Оболенский взвыл и… выругался незнакомым матом. То есть это были яркие и насыщенные слова, вырвавшиеся из самых потаённых глубин необъятной русской души. На мгновение он остановился, медленно, словно бы пробуя на вкус, не торопясь, повторил по памяти всю комбинацию из пяти слов, прикрыл глаза и… вспомнил!
Хайям ибн Омар, Ходжа, Рабинович, Багдад, Шехмет, Джамиля… Аслан-бей, Самарканд, Кара-Анчар… большие города и маленькие кишлаки… арык, караван-сарай, зиндан, гарем, гарем, гарем!!! На последнем слове бывший помощник прокурора окончательно пришёл в себя, но главное, понял, кто он такой и зачем его сюда притащили…
— Алле, служивые, чего приуныли? Вон начальник ваш с напарником другана моего на другой конец города потащили, клад выкапывать будут. А вы чем хуже? С вами-то хоть поделятся?
— Молчи, грязный вор, — без энтузиазма пригрозили ему два крепыша. По постным лицам было видно, что они и не надеются на свою долю.

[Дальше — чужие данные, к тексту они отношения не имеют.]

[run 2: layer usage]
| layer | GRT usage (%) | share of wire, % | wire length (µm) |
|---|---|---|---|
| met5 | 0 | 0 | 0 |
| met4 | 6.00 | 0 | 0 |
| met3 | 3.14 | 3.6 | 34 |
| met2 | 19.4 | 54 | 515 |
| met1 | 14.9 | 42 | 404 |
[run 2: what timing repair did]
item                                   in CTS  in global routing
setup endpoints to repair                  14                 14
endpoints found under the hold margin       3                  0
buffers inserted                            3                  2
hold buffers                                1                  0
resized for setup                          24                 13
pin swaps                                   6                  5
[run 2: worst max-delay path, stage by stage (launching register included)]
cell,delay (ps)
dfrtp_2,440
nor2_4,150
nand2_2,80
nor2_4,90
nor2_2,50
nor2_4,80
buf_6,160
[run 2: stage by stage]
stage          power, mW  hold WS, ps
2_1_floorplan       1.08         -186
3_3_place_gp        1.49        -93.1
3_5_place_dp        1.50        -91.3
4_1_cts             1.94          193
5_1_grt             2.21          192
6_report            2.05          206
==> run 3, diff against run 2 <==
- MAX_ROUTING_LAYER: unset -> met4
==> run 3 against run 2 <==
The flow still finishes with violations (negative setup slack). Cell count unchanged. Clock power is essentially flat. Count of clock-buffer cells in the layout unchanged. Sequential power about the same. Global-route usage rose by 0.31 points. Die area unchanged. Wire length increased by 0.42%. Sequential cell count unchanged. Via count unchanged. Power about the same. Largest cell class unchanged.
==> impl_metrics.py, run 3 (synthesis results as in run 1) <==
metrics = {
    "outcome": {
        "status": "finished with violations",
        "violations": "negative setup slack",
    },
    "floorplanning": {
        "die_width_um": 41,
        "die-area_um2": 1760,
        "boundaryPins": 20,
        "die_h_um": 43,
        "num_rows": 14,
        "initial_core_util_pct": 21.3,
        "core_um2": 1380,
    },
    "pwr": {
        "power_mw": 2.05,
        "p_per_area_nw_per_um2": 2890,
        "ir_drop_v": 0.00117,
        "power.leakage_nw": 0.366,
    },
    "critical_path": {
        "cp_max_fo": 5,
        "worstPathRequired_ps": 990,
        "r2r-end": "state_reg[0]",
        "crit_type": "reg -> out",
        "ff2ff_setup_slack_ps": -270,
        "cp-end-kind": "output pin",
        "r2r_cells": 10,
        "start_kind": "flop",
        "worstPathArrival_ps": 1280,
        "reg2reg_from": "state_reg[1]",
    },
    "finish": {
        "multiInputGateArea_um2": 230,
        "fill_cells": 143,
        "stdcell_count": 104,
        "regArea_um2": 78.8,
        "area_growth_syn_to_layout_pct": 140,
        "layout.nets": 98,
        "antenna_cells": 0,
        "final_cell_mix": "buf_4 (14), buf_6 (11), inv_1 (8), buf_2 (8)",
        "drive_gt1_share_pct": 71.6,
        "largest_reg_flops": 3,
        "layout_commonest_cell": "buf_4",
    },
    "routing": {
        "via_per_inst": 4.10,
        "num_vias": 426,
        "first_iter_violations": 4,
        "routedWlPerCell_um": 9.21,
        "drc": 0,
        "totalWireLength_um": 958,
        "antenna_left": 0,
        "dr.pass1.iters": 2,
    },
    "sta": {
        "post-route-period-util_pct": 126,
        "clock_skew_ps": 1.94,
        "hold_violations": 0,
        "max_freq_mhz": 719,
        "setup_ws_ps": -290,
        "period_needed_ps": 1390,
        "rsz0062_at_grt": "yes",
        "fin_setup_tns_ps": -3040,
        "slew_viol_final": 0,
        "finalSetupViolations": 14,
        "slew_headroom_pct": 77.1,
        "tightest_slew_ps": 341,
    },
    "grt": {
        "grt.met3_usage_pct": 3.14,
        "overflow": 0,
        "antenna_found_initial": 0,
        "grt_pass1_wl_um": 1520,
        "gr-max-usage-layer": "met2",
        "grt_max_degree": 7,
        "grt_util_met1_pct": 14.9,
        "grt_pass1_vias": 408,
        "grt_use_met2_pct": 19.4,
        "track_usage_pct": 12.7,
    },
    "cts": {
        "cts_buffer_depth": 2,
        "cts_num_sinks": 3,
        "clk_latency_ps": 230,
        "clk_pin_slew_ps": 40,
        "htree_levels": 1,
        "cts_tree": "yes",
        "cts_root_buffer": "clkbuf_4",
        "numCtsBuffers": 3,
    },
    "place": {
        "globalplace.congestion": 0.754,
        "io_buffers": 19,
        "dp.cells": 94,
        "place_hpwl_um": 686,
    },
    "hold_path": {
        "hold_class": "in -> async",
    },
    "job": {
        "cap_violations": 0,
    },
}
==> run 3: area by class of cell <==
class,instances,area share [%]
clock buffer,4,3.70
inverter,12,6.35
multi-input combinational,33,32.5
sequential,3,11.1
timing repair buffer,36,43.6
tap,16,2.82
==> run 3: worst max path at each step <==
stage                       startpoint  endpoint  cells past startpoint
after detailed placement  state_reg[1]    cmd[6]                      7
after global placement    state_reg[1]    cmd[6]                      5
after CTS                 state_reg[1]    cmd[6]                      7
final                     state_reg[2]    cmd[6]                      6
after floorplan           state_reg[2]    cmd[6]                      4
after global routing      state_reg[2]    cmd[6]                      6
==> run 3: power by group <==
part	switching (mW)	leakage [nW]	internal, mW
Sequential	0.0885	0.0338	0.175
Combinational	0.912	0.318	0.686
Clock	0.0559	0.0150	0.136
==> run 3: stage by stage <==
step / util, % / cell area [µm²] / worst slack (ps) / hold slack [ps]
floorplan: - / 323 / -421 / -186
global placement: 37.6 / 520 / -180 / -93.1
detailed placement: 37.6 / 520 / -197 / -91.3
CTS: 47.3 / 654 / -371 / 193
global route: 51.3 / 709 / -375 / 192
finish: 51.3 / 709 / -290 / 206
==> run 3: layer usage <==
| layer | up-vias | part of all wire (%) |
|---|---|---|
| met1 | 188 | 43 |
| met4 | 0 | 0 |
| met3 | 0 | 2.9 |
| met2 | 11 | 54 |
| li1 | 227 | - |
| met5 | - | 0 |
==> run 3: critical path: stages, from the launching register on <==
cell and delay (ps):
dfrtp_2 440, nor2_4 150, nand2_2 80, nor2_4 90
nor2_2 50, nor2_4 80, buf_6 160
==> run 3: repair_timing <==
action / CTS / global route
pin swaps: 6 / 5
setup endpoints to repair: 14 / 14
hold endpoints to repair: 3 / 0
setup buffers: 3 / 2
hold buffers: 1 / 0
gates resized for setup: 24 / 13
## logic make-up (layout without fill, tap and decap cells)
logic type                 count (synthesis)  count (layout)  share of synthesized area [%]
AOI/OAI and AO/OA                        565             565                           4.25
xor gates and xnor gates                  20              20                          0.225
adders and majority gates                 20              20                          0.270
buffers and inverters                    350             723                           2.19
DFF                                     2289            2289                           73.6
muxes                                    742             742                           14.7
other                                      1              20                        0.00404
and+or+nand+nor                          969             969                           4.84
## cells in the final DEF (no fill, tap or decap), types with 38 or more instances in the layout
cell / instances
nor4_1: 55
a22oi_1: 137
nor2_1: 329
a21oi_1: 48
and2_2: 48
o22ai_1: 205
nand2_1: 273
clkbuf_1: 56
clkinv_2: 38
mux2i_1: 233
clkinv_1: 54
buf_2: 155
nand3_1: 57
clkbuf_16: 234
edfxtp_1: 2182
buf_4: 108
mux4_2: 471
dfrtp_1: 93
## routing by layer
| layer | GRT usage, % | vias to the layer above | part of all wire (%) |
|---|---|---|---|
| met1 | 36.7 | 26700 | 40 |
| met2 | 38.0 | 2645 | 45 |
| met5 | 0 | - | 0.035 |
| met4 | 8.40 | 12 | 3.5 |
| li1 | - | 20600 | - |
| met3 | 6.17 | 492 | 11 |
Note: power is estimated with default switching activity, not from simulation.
File: src/conv3_pkg.sv
// conv3_pkg: shared types and constants of the 3x3 convolution block
// no dependencies
package conv3_pkg;

  localparam int ROW_W      = 13;  // row counters reach height+1
  localparam int PIX_W      = 32;
  localparam int COEF_W     = 12;
  localparam int CREG_W     = 36;
  localparam int DIM_W      = 12;
  localparam int FIFO_DEPTH = 8;

  localparam logic [2:0] REG_COEF_TOP = 3'd0;
  localparam logic [2:0] REG_COEF_MID = 3'd1;
  localparam logic [2:0] REG_COEF_BOT = 3'd2;
  localparam logic [2:0] REG_WIDTH    = 3'd3;
  localparam logic [2:0] REG_HEIGHT   = 3'd4;

  localparam logic KIND_PIXEL = 1'b0;
  localparam logic KIND_DRAIN = 1'b1;

  typedef struct packed {
    logic             kind;
    logic [PIX_W-1:0] pixel_in;
  } src_t;

  typedef struct packed {
    logic [PIX_W-1:0] pixel_out;
    logic             end_of_frame;
  } dst_t;

  // per-item control passed from the counter stage to the window stage
  typedef struct packed {
    logic             emit;
    logic             x_zero;
    logic             clamp_l;
    logic             clamp_r;
    logic             clamp_t;
    logic             clamp_b;
    logic             eof;
    logic [PIX_W-1:0] value;
  } ctl_t;

  // selected taps: [column left/centre/right][row top/mid/bottom], rgb only
  typedef struct packed {
    logic                 eof;
    logic [7:0]           alpha;
    logic [2:0][2:0][23:0] rgb;
  } tap_t;

endpackage
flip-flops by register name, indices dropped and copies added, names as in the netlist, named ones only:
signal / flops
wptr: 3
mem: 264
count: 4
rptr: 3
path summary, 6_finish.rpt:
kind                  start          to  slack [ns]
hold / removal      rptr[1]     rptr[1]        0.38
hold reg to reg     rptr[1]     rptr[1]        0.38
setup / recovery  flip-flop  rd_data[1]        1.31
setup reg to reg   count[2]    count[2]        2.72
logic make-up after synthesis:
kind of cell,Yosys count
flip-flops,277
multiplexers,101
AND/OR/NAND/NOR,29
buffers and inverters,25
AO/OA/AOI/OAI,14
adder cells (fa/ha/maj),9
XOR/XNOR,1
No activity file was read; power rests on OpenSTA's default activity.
$ cat config.mk
export PLATFORM = sky130hd
export DESIGN_NAME = iso8601_utc_to_epoch_unit
export DESIGN_NICKNAME = d
export VERILOG_FILES = /design/src/rtl/core/isoep_pkg.sv /design/src/rtl/core/isoep_scan.sv /design/src/rtl/core/isoep_fifo.sv /design/src/rtl/core/isoep_conv.sv /design/src/rtl/core/iso8601_utc_to_epoch_unit.sv
export SDC_FILE = /design/constraint.sdc
export NUM_CORES = 1
export LEC_CHECK = 0
export BUFFER_PORTS_ARGS = -buffer_cell sky130_fd_sc_hd__buf_2
export CAP_MARGIN = 20
export CORE_AREA = 2 2 201 282
export DETAILED_ROUTE_END_ITERATION = 16
export DIE_AREA = 0 0 203 284
export PLACE_DENSITY = 0.82
export SKIP_LAST_GASP = 1
export SLEW_MARGIN = 10
export SYNTH_ARGS = -nofsm -noshare
export SYNTH_HDL_FRONTEND = slang
export SYNTH_HIERARCHICAL = 1
export SYNTH_SLANG_ARGS = --single-unit
export TNS_END_PERCENT = 5
$ cat constraint.sdc
create_clock -name aclk -period 11.9 [get_ports aclk]
set_clock_uncertainty 0.05 [all_clocks]
set_input_delay 2.38 -clock aclk [delete_from_list [all_inputs] [get_ports aclk]]
set_output_delay 2.38 -clock aclk [all_outputs]
set_load 0.005 [all_outputs]
$ cat config.mk
export PLATFORM = sky130hd
export DESIGN_NAME = flat_json_string_object_parser
export DESIGN_NICKNAME = d
export VERILOG_FILES = /design/src/design/fjsop_pkg.sv /design/src/design/fjsop_fsm.sv /design/src/design/flat_json_string_object_parser.sv
export SDC_FILE = /design/constraint.sdc
export NUM_CORES = 1
export LEC_CHECK = 0
export ABC_AREA = 0
export BUFFER_PORTS_ARGS = -buffer_cell sky130_fd_sc_hd__buf_2
export CAP_MARGIN = 10
export CORE_MARGIN = 2
export CORE_UTILIZATION = 52
export DETAILED_ROUTE_END_ITERATION = 6
export PLACE_DENSITY_LB_ADDON = 0.25
export SYNTH_ARGS = -nofsm -noshare
export SYNTH_HDL_FRONTEND = slang
export SYNTH_SLANG_ARGS = --single-unit
$ cat constraint.sdc
create_clock -name clk_i -period 2.9 [get_ports clk_i]
set_input_delay 0.58 -clock clk_i [delete_from_list [all_inputs] [get_ports clk_i]]
set_output_delay 0.58 -clock clk_i [all_outputs]
set_load 0.1 [all_outputs]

— Ладно уж, — царственно повёл плечами Лев, — суньте руку за пазуху, там кошелёк. Дербаньте, пока начальство далеко.
Счастливые стражники, побросав копья и щиты, коршунами накинулись делить нежданную добычу.
— О бесчестный вор и подлый преступник, но здесь всего девять таньга, — обиженно протянули оба. — На двоих, ай-ай-ай, не делится…
— Ну я ж вам тоже не банкомат, — хмуря бровь, призадумался Оболенский. — Но одна таньга — это одна таньга, она липшей не бывает. Предлагаю пари, один берёт щит и лупит другого по голове. Тот, у кого громче получится, значит, и…
Его даже не дослушали. Бодрые стражники, не сговариваясь, бросили копья и схватились за щиты. Один ухнул другого по маковке в тот самый момент, когда второй въехал ему краем щита в висок. Два тела рухнули одновременно, обоих спасли медные шлемы, хотя гула было-о, как от удара молотком по пустому ведру…
— А по полтаньга поделить не судьба никак? Да, если Аллах наказал, добавлять уже не надо, — глубокомысленно изрёк наш герой, легко скинул верёвки с запястий, и, уложив стражей в самой неприличной позе, подсказанной ему его шибко вольной фантазией, прислонился спиной к глиняной стенке ближайшего дома. — И чем же меня так по мозгам напружинило, что я ничего не помнил? Неужели Бабудай-Ага устроил, карданный вал ему в заднюю дверцу?! Ладно, наплющу нос этому джинну при встрече. А сейчас есть тема поважнее: под какими часами мне ждать с букетиком друга и собутыльника? Мм… ну, на Востоке, если не оговорено заранее, джентльмены всегда встречаются на виду в приличном клубе. То есть в самой известной чайхане на базаре!